In real time Mel had asked for clearance to work for the prosecutor and be on the council, he was cleared , there was no conflict.
As the world turns....Ross opening the Pandora Box. All the backroom manoeuvring coming to light. It is what it smelled like all along.
when opinions are subject to law you will know the thought police have arrived
When some use their opinion as though they are judge and jury that's when the thought police will arrive.
"Mel worked for OPA and then voted on the OPA case? After all Shaylene's antics, Mel Had a role in deciding to prosecute Bynam? But Mel was voting on that case also. How's that allowed?".....
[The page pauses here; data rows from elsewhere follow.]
### src/rtl/prot_flag_unit.sv
module prot_flag_unit #(
  parameter int AW     = 16,
  parameter int CW     = 8,
  parameter int NF     = 11,
  parameter int B_IP   = 0,
  parameter int B_DL   = 1,
  parameter int B_TMR  = 2,
  parameter int B_CHAN = 3,
  parameter int B_FP   = 4,
  parameter int B_ORNG = 5,
  parameter int B_PRNG = 6,
  parameter int B_MERR = 7,
  parameter int B_IO   = 8,
  parameter int B_ERRX = 9,
  parameter int B_NRMX = 10
) (
  input  logic          clk,
  input  logic          rst_n,
  input  logic [AW-1:0] inst_base,
  input  logic [AW-1:0] inst_limit,
  input  logic          fetch_valid,
  input  logic [AW-1:0] fetch_addr,
  input  logic [AW-1:0] data_base,
  input  logic [AW-1:0] data_limit,
  input  logic          opnd_valid,
  input  logic [AW-1:0] opnd_addr,
  input  logic          en_opnd_rng,
  input  logic          en_fp_int,
  input  logic          en_corr_err,
  input  logic          en_uncorr_err,
  input  logic          monitor_mode,
  input  logic          int_monitor_mode,
  input  logic          fp_err,
  input  logic          corr_err,
  input  logic          uncorr_err,
  input  logic          err_exit,
  input  logic          norm_exit,
  input  logic          ip_irq,
  input  logic          deadlock,
  input  logic          chan_done,
  input  logic          io_irq,
  input  logic          tmr_load,
  input  logic [CW-1:0] tmr_value,
  input  logic          flag_wr,
  input  logic [NF-1:0] flag_wdata,
  input  logic          fp_status_clr,
  output logic [NF-1:0] flags,
  output logic          fp_status,
  output logic          xchg_req
);

  logic [CW-1:0] tmr_cnt;
  logic [NF-1:0] set_vec;
  logic          fetch_bad, opnd_bad, tmr_zero;

  assign fetch_bad = fetch_valid && (fetch_addr < inst_base || fetch_addr >= inst_limit);
  assign opnd_bad  = opnd_valid && (opnd_addr < data_base || opnd_addr >= data_limit);
  assign tmr_zero  = !tmr_load && (tmr_cnt == CW'(1));

  always_comb begin
    set_vec         = '0;
    set_vec[B_IP]   = ip_irq;
    set_vec[B_DL]   = deadlock;
    set_vec[B_TMR]  = tmr_zero;
    set_vec[B_CHAN] = chan_done;
    set_vec[B_FP]   = fp_err && en_fp_int;
    set_vec[B_ORNG] = opnd_bad && en_opnd_rng;
    set_vec[B_PRNG] = fetch_bad;
    set_vec[B_MERR] = (corr_err && en_corr_err) || (uncorr_err && en_uncorr_err);
    set_vec[B_IO]   = io_irq;
    set_vec[B_ERRX] = err_exit && !monitor_mode;
    set_vec[B_NRMX] = norm_exit && !monitor_mode && !int_monitor_mode;
  end

  always_ff @(posedge clk) begin
    if (!rst_n) begin
      flags     <= '0;
      fp_status <= 1'b0;
      tmr_cnt   <= '0;
    end else begin
      flags     <= (flag_wr ? flag_wdata : flags) | set_vec;
      fp_status <= fp_err || (fp_status && !fp_status_clr);
      if (tmr_load)            tmr_cnt <= tmr_value;
      else if (tmr_cnt != '0)  tmr_cnt <= tmr_cnt - CW'(1);
    end
  end

  assign xchg_req = |flags;

endmodule
**src/rtl/seg_xlate_pkg.sv**
```systemverilog
package seg_xlate_pkg;

    typedef enum logic [2:0] {
        ST_IDLE     = 3'd0,
        ST_ATTR_REQ = 3'd1,
        ST_ATTR_WT  = 3'd2,
        ST_BASE_REQ = 3'd3,
        ST_BASE_WT  = 3'd4,
        ST_RESP     = 3'd5
    } xl_state_e;

    typedef enum logic [2:0] {
        TRAP_NONE    = 3'd0,
        TRAP_SEGNUM  = 3'd1,
        TRAP_INVALID = 3'd2,
        TRAP_PERM    = 3'd3,
        TRAP_LENGTH  = 3'd4
    } trap_e;

    localparam logic [1:0] ACC_READ  = 2'd0;
    localparam logic [1:0] ACC_WRITE = 2'd1;
    localparam logic [1:0] ACC_EXEC  = 2'd2;

    localparam int unsigned WORD_W      = 32;
    localparam int unsigned DESC_BYTES  = 8;
    localparam int unsigned ATTR_BYTE   = 4;
    localparam int unsigned LEN_W       = 24;
    localparam int unsigned BIT_VALID   = 31;
    localparam int unsigned BIT_RD      = 30;
    localparam int unsigned BIT_WR      = 29;
    localparam int unsigned BIT_EX      = 28;

endpackage

```
**src/rtl/seg_tbl_regs.sv**
```systemverilog
module seg_tbl_regs #(
    parameter int unsigned ADDR_W = 32,
    parameter int unsigned SEG_W  = 8
) (
    input  logic              clk,
    input  logic              rst_n,
    input  logic              cfg_we,
    input  logic              cfg_sel,
    input  logic [ADDR_W-1:0] cfg_wdata,
    output logic [ADDR_W-1:0] tbl_origin_q,
    output logic [SEG_W:0]    tbl_count_q
);

    logic [ADDR_W-1:0] tbl_origin_d;
    logic [SEG_W:0]    tbl_count_d;

    always_comb begin
        tbl_origin_d = tbl_origin_q;
        tbl_count_d  = tbl_count_q;
        if (cfg_we) begin
            if (cfg_sel) tbl_count_d  = cfg_wdata[SEG_W:0];
            else         tbl_origin_d = cfg_wdata;
        end
    end

    always_ff @(posedge clk or negedge rst_n) begin
        if (!rst_n) begin
            tbl_origin_q <= '0;
            tbl_count_q  <= '0;
        end else begin
            tbl_origin_q <= tbl_origin_d;
            tbl_count_q  <= tbl_count_d;
        end
    end

endmodule

```
**src/rtl/seg_desc_check.sv**
```systemverilog
module seg_desc_check
    import seg_xlate_pkg::*;
#(
    parameter int unsigned OFF_W = 24
) (
    input  logic [WORD_W-1:0] attr_word,
    input  logic [1:0]        acc,
    input  logic [OFF_W-1:0]  off,
    output trap_e             trap
);

    localparam int unsigned CMP_W = (OFF_W > LEN_W) ? OFF_W : LEN_W;

    logic            perm_ok;
    logic [CMP_W-1:0] off_ext;
    logic [CMP_W-1:0] len_ext;
    logic            unused_attr_bits;

    assign unused_attr_bits = ^attr_word[BIT_EX-1:LEN_W];
    assign off_ext = CMP_W'(off);
    assign len_ext = CMP_W'(attr_word[LEN_W-1:0]);

    always_comb begin
        case (acc)
            ACC_READ:  perm_ok = attr_word[BIT_RD];
            ACC_WRITE: perm_ok = attr_word[BIT_WR];
            ACC_EXEC:  perm_ok = attr_word[BIT_EX];
            default:   perm_ok = 1'b0;
        endcase
    end

    always_comb begin
        if (!attr_word[BIT_VALID])  trap = TRAP_INVALID;
        else if (!perm_ok)          trap = TRAP_PERM;
        else if (off_ext >= len_ext) trap = TRAP_LENGTH;
        else                        trap = TRAP_NONE;
    end

endmodule

```
**src/rtl/seg_xlate.sv**
```systemverilog
module seg_xlate
    import seg_xlate_pkg::*;
#(
    parameter int unsigned ADDR_W = 32,
    parameter int unsigned SEG_W  = 8,
    parameter int unsigned OFF_W  = 24
) (
    input  logic              clk,
    input  logic              rst_n,
    input  logic              cfg_we,
    input  logic              cfg_sel,
    input  logic [ADDR_W-1:0] cfg_wdata,
    input  logic              req_valid,
    output logic              req_ready,
    input  logic [SEG_W-1:0]  req_seg,
    input  logic [OFF_W-1:0]  req_off,
    input  logic [1:0]        req_acc,
    output logic              mem_req_valid,
    input  logic              mem_req_ready,
    output logic [ADDR_W-1:0] mem_req_addr,
    input  logic              mem_rsp_valid,
    input  logic [WORD_W-1:0] mem_rsp_data,
    output logic              rsp_valid,
    input  logic              rsp_ready,
    output logic [ADDR_W-1:0] rsp_paddr,
    output logic [2:0]        rsp_trap
);

    localparam int unsigned DESC_SHIFT = $clog2(DESC_BYTES);

    typedef struct packed {
        xl_state_e         st;
        logic [SEG_W-1:0]  seg;
        logic [OFF_W-1:0]  off;
        logic [1:0]        acc;
        logic [ADDR_W-1:0] paddr;
        trap_e             trap;
    } ctx_t;

    ctx_t              ctx_d, ctx_q;
    logic [ADDR_W-1:0] tbl_origin;
    logic [SEG_W:0]    tbl_count;
    trap_e             desc_trap;
    logic [ADDR_W-1:0] desc_addr;

    seg_tbl_regs #(.ADDR_W(ADDR_W), .SEG_W(SEG_W)) u_regs (
        .clk          (clk),
        .rst_n        (rst_n),
        .cfg_we       (cfg_we),
        .cfg_sel      (cfg_sel),
        .cfg_wdata    (cfg_wdata),
        .tbl_origin_q (tbl_origin),
        .tbl_count_q  (tbl_count)
    );

    seg_desc_check #(.OFF_W(OFF_W)) u_check (
        .attr_word (mem_rsp_data),
        .acc       (ctx_q.acc),
        .off       (ctx_q.off),
        .trap      (desc_trap)
    );

    assign desc_addr = tbl_origin + (ADDR_W'(ctx_q.seg) << DESC_SHIFT);

    always_comb begin
        ctx_d = ctx_q;
        case (ctx_q.st)
            ST_IDLE: begin
                if (req_valid) begin
                    ctx_d.seg   = req_seg;
                    ctx_d.off   = req_off;
                    ctx_d.acc   = req_acc;
                    ctx_d.paddr = '0;
                    if ({1'b0, req_seg} >= tbl_count) begin
                        ctx_d.trap = TRAP_SEGNUM;
                        ctx_d.st   = ST_RESP;
                    end else begin
                        ctx_d.trap = TRAP_NONE;
                        ctx_d.st   = ST_ATTR_REQ;
                    end
                end
            end
            ST_ATTR_REQ: if (mem_req_ready) ctx_d.st = ST_ATTR_WT;
            ST_ATTR_WT: begin
                if (mem_rsp_valid) begin
                    if (desc_trap != TRAP_NONE) begin
                        ctx_d.trap = desc_trap;
                        ctx_d.st   = ST_RESP;
                    end else begin
                        ctx_d.st   = ST_BASE_REQ;
                    end
                end
            end
            ST_BASE_REQ: if (mem_req_ready) ctx_d.st = ST_BASE_WT;
            ST_BASE_WT: begin
                if (mem_rsp_valid) begin
                    ctx_d.paddr = ADDR_W'(mem_rsp_data) + ADDR_W'(ctx_q.off);
                    ctx_d.st    = ST_RESP;
                end
            end
            ST_RESP: if (rsp_ready) ctx_d.st = ST_IDLE;
            default: ctx_d.st = ST_IDLE;
        endcase
    end

    always_ff @(posedge clk or negedge rst_n) begin
        if (!rst_n) ctx_q <= '0;
        else        ctx_q <= ctx_d;
    end

    assign req_ready     = (ctx_q.st == ST_IDLE);
    assign mem_req_valid = (ctx_q.st == ST_ATTR_REQ) || (ctx_q.st == ST_BASE_REQ);
    assign mem_req_addr  = (ctx_q.st == ST_ATTR_REQ) ? desc_addr + ADDR_W'(ATTR_BYTE)
                                                     : desc_addr;
    assign rsp_valid     = (ctx_q.st == ST_RESP);
    assign rsp_paddr     = ctx_q.paddr;
    assign rsp_trap      = ctx_q.trap;

endmodule

```
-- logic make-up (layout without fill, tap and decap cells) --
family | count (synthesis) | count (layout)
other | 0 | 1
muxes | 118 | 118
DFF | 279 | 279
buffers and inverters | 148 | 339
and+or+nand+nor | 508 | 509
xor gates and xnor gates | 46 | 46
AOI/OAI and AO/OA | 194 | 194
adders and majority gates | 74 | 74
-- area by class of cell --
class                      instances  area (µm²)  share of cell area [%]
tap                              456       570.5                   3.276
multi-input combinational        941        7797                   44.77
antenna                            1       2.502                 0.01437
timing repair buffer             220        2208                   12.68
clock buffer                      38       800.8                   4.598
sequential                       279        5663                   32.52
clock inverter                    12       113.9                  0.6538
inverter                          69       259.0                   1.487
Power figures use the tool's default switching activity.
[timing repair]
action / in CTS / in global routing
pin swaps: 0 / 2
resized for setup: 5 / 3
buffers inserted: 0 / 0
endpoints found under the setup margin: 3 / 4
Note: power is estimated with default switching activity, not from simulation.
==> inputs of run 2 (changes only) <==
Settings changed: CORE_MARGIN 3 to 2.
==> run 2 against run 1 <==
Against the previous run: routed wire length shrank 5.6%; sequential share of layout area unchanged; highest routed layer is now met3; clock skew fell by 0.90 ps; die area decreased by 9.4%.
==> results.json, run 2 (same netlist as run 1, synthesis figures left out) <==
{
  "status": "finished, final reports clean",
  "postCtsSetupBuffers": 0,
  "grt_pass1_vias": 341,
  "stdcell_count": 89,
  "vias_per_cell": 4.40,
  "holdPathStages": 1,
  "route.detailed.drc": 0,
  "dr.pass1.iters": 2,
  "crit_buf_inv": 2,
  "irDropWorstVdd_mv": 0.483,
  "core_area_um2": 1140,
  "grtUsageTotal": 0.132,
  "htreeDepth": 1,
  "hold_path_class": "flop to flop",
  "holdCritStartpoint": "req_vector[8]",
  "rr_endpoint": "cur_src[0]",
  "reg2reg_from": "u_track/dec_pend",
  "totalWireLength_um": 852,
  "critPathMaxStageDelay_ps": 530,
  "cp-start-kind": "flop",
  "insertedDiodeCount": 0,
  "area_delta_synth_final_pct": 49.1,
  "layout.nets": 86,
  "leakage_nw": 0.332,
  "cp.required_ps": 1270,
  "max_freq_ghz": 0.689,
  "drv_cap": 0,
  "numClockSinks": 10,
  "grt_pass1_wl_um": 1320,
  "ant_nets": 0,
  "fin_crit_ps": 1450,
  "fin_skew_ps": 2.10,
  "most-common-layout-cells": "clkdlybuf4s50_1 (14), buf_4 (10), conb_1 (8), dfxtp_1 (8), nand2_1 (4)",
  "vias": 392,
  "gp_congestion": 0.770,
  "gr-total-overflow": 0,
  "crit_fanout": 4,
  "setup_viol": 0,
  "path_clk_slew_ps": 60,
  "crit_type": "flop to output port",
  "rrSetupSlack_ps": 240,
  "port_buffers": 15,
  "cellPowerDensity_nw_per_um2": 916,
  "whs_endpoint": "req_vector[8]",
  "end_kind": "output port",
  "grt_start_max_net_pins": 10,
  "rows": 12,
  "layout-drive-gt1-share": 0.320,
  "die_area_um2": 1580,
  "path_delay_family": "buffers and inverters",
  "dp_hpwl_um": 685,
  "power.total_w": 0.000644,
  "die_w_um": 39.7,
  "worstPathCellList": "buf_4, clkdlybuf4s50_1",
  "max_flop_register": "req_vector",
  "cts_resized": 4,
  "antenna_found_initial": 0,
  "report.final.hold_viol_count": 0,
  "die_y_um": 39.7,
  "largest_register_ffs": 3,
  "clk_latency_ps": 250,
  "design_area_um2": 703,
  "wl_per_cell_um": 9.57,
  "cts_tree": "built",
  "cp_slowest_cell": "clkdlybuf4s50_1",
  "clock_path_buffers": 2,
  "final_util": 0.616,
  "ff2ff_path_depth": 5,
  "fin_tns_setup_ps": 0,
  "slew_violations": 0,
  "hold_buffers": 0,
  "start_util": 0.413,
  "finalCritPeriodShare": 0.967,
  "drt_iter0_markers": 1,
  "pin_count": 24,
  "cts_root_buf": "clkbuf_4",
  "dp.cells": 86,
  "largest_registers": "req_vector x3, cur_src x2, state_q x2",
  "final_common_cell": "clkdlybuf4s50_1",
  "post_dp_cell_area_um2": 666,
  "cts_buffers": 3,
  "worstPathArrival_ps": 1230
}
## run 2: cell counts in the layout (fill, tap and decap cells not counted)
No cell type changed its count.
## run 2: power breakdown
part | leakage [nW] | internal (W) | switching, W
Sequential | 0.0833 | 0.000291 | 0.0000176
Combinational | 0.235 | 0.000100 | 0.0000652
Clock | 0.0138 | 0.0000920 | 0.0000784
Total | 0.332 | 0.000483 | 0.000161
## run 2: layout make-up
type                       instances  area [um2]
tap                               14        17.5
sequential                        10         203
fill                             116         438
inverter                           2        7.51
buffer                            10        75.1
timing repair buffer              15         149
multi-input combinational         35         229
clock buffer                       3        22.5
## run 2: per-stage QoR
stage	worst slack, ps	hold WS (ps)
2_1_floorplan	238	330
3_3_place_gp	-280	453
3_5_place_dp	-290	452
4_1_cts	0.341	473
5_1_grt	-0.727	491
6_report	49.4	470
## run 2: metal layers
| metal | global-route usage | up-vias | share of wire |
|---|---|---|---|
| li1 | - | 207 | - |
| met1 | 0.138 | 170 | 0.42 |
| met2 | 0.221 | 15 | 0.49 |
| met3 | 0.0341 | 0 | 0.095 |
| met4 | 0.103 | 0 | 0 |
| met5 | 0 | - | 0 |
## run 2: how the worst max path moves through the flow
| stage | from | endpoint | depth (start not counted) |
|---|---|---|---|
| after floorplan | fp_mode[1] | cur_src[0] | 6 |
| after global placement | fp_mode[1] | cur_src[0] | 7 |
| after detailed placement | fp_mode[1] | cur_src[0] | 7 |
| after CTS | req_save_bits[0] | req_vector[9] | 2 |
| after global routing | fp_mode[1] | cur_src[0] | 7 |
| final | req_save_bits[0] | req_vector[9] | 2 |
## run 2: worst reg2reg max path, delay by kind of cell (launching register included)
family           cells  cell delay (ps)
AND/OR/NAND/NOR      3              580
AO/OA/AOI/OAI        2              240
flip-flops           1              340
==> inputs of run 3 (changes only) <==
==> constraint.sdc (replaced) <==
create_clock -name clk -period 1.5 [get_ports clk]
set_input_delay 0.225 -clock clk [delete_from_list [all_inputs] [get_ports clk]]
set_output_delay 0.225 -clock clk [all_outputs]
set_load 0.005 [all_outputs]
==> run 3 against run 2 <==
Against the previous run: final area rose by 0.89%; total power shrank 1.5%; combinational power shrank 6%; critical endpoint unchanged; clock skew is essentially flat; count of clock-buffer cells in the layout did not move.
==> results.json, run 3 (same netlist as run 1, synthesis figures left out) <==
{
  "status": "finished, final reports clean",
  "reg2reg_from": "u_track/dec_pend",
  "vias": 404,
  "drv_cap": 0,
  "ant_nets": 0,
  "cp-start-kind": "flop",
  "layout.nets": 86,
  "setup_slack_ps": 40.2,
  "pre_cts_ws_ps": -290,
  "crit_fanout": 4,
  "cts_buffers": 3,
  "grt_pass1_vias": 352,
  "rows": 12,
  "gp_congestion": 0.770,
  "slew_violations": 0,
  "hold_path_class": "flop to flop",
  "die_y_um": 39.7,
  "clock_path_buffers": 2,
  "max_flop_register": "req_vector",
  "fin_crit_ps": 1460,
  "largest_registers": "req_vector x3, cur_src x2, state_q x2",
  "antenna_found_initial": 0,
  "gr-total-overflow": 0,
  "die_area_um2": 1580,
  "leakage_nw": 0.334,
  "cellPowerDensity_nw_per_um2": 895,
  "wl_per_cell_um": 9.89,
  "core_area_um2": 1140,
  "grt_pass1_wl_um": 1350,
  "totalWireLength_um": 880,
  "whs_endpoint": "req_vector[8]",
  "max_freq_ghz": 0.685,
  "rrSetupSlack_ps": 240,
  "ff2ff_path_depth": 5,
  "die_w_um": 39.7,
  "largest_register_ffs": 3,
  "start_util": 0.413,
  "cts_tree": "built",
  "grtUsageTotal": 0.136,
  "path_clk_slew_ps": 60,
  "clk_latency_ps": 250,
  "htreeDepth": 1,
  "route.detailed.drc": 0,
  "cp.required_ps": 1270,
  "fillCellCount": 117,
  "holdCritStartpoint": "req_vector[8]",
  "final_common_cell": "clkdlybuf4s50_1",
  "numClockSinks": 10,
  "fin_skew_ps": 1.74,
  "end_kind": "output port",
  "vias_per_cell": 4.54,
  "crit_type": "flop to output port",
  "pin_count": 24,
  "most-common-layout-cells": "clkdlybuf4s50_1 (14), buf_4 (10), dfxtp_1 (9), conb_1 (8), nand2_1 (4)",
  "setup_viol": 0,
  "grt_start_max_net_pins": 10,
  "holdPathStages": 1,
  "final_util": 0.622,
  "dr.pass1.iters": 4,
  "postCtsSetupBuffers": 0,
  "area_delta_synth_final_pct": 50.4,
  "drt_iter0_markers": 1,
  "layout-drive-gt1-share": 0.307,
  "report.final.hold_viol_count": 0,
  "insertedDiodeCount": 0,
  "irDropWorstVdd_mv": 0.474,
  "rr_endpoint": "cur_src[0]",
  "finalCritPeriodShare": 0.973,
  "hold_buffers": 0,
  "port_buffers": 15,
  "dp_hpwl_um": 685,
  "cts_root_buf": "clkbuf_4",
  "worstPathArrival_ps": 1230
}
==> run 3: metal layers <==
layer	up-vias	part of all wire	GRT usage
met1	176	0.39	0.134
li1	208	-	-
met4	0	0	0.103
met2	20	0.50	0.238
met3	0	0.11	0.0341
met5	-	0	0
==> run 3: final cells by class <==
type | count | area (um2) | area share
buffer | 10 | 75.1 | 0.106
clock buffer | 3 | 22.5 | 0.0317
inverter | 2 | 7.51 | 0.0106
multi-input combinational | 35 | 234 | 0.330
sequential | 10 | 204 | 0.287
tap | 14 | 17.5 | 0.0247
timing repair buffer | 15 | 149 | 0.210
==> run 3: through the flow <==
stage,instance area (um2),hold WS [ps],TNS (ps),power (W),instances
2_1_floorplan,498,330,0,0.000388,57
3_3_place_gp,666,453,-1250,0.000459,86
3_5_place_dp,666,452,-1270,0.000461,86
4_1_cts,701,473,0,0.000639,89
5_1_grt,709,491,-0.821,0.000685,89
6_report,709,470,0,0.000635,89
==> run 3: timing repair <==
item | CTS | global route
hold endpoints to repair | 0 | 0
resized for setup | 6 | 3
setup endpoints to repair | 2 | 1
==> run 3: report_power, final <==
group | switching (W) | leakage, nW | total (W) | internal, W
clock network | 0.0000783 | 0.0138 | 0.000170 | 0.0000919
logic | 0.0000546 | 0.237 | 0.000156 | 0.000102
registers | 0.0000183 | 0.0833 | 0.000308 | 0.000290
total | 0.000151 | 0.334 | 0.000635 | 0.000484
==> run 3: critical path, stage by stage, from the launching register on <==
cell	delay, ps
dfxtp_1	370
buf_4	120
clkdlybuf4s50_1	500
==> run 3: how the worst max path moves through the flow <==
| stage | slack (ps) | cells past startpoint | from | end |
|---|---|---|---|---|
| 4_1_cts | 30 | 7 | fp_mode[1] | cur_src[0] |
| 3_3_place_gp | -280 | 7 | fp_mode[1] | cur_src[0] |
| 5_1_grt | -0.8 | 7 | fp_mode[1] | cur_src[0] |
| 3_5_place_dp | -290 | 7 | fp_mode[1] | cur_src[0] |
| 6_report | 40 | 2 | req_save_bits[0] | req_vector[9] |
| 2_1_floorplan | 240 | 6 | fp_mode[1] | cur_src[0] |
File: src/rtl/dma_seq_ctrl.sv
module dma_seq_ctrl
    import dma_seq_pkg::*;
(
    input  logic       clk,
    input  logic       rst_n,
    input  logic       start_i,
    input  logic       hold_ack_i,
    input  logic [1:0] kind_i,
    input  logic       ext_wr_i,
    input  logic       last_i,
    output seq_ctx_t   ctx_o,
    output logic       accept_o
);

    seq_ctx_t ctx_d, ctx_q;

    always_comb begin
        ctx_d    = ctx_q;
        accept_o = 1'b0;
        unique case (ctx_q.state)
            S_IDLE: begin
                if (start_i && hold_ack_i) begin
                    accept_o    = 1'b1;
                    ctx_d.state = S_ADDR;
                    ctx_d.kind  = xfer_kind_e'(kind_i);
                    ctx_d.ext   = ext_wr_i;
                    ctx_d.last  = last_i;
                end
            end
            S_ADDR:  ctx_d.state = S_RD;
            S_RD:    ctx_d.state = S_RW;
            S_RW:    ctx_d.state = S_REL;
            S_REL:   ctx_d.state = S_DONE;
            S_DONE:  ctx_d.state = S_IDLE;
            default: ctx_d.state = S_IDLE;
        endcase
    end

    always_ff @(posedge clk) begin
        if (!rst_n) begin
            ctx_q <= '{state: S_IDLE, kind: K_VERIFY, ext: 1'b0, last: 1'b0};
        end else begin
            ctx_q <= ctx_d;
        end
    end

    assign ctx_o = ctx_q;

endmodule

File: src/rtl/dma_seq_addr.sv
module dma_seq_addr
    import dma_seq_pkg::*;
#(
    parameter int ADDR_W = 16,
    parameter int DATA_W = 8
) (
    input  logic              clk,
    input  logic              rst_n,
    input  logic              accept_i,
    input  logic [ADDR_W-1:0] addr_i,
    input  seq_state_e        state_i,
    output logic [DATA_W-1:0] data_o,
    output logic              data_oe_o,
    output logic [DATA_W-1:0] addr_lo_o,
    output logic              addr_stb_o
);

    logic [ADDR_W-1:0] addr_d, addr_q;
    logic [DATA_W-1:0] hi_byte;
    logic              active;
    logic              hi_phase;

    always_comb begin
        addr_d = addr_q;
        if (accept_i) begin
            addr_d = addr_i;
        end
    end

    always_ff @(posedge clk) begin
        if (!rst_n) begin
            addr_q <= '0;
        end else begin
            addr_q <= addr_d;
        end
    end

    assign hi_byte  = DATA_W'(addr_q >> DATA_W);
    assign active   = (state_i != S_IDLE);
    assign hi_phase = (state_i == S_ADDR);

    assign data_o     = hi_phase ? hi_byte : '0;
    assign data_oe_o  = hi_phase;
    assign addr_stb_o = hi_phase;
    assign addr_lo_o  = active ? addr_q[DATA_W-1:0] : '0;

endmodule

File: src/rtl/dma_seq_strobe.sv
module dma_seq_strobe
    import dma_seq_pkg::*;
(
    input  seq_state_e state_i,
    input  xfer_kind_e kind_i,
    input  logic       ext_i,
    output logic       mem_rd_o,
    output logic       mem_wr_o,
    output logic       io_rd_o,
    output logic       io_wr_o
);

    logic rd_win;
    logic wr_win;
    logic to_io;
    logic to_mem;

    always_comb begin
        rd_win = (state_i == S_RD) || (state_i == S_RW);
        wr_win = (state_i == S_RW) || (ext_i && (state_i == S_RD));
        to_io  = (kind_i == K_MEM2IO);
        to_mem = (kind_i == K_IO2MEM);

        mem_rd_o = to_io  && rd_win;
        io_wr_o  = to_io  && wr_win;
        io_rd_o  = to_mem && rd_win;
        mem_wr_o = to_mem && wr_win;
    end

endmodule

File: src/rtl/dma_cycle_seq.sv
module dma_cycle_seq
    import dma_seq_pkg::*;
#(
    parameter int ADDR_W = 16,
    parameter int DATA_W = 8
) (
    input  logic              clk,
    input  logic              rst_n,
    input  logic              start_i,
    input  logic              hold_ack_i,
    input  logic [ADDR_W-1:0] addr_i,
    input  logic [1:0]        kind_i,
    input  logic              ext_wr_i,
    input  logic              last_i,
    output logic [DATA_W-1:0] data_o,
    output logic              data_oe_o,
    output logic [DATA_W-1:0] addr_lo_o,
    output logic              addr_stb_o,
    output logic              addr_en_o,
    output logic              mem_rd_o,
    output logic              mem_wr_o,
    output logic              io_rd_o,
    output logic              io_wr_o,
    output logic              tc_o,
    output logic              done_o
);

    seq_ctx_t ctx;
    logic     accept;

    dma_seq_ctrl u_ctrl (
        .clk        (clk),
        .rst_n      (rst_n),
        .start_i    (start_i),
        .hold_ack_i (hold_ack_i),
        .kind_i     (kind_i),
        .ext_wr_i   (ext_wr_i),
        .last_i     (last_i),
        .ctx_o      (ctx),
        .accept_o   (accept)
    );

    dma_seq_addr #(
        .ADDR_W (ADDR_W),
        .DATA_W (DATA_W)
    ) u_addr (
        .clk        (clk),
        .rst_n      (rst_n),
        .accept_i   (accept),
        .addr_i     (addr_i),
        .state_i    (ctx.state),
        .data_o     (data_o),
        .data_oe_o  (data_oe_o),
        .addr_lo_o  (addr_lo_o),
        .addr_stb_o (addr_stb_o)
    );

    dma_seq_strobe u_strobe (
        .state_i  (ctx.state),
        .kind_i   (ctx.kind),
        .ext_i    (ctx.ext),
        .mem_rd_o (mem_rd_o),
        .mem_wr_o (mem_wr_o),
        .io_rd_o  (io_rd_o),
        .io_wr_o  (io_wr_o)
    );

    assign addr_en_o = (ctx.state != S_IDLE);
    assign tc_o      = ctx.last && (ctx.state != S_IDLE);
    assign done_o    = (ctx.state == S_DONE);

endmodule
On Kauai you just do it, nobody holds you accountable or if someone does try, like Bynum: shoot the messenger.
All this angst over who knows who. Folks the number of people who care enough about the management of the island to actually -do- something (other then post conspiracy comments) is extremely small.
I find it "interesting" that health.hawaii.gov has been inaccessible for the last week since John Patt's LTE about birth and cancer studies done by the DOH. Probably just a coincidence.
Odd. I accessed the site on both Thursday and Friday with no problem.
Why worry about a prosecutor targeting a political enemy? Aside from the scary Mao or Mccarthyist tactic that we freedom loving types loathe, she cost us a lot of money.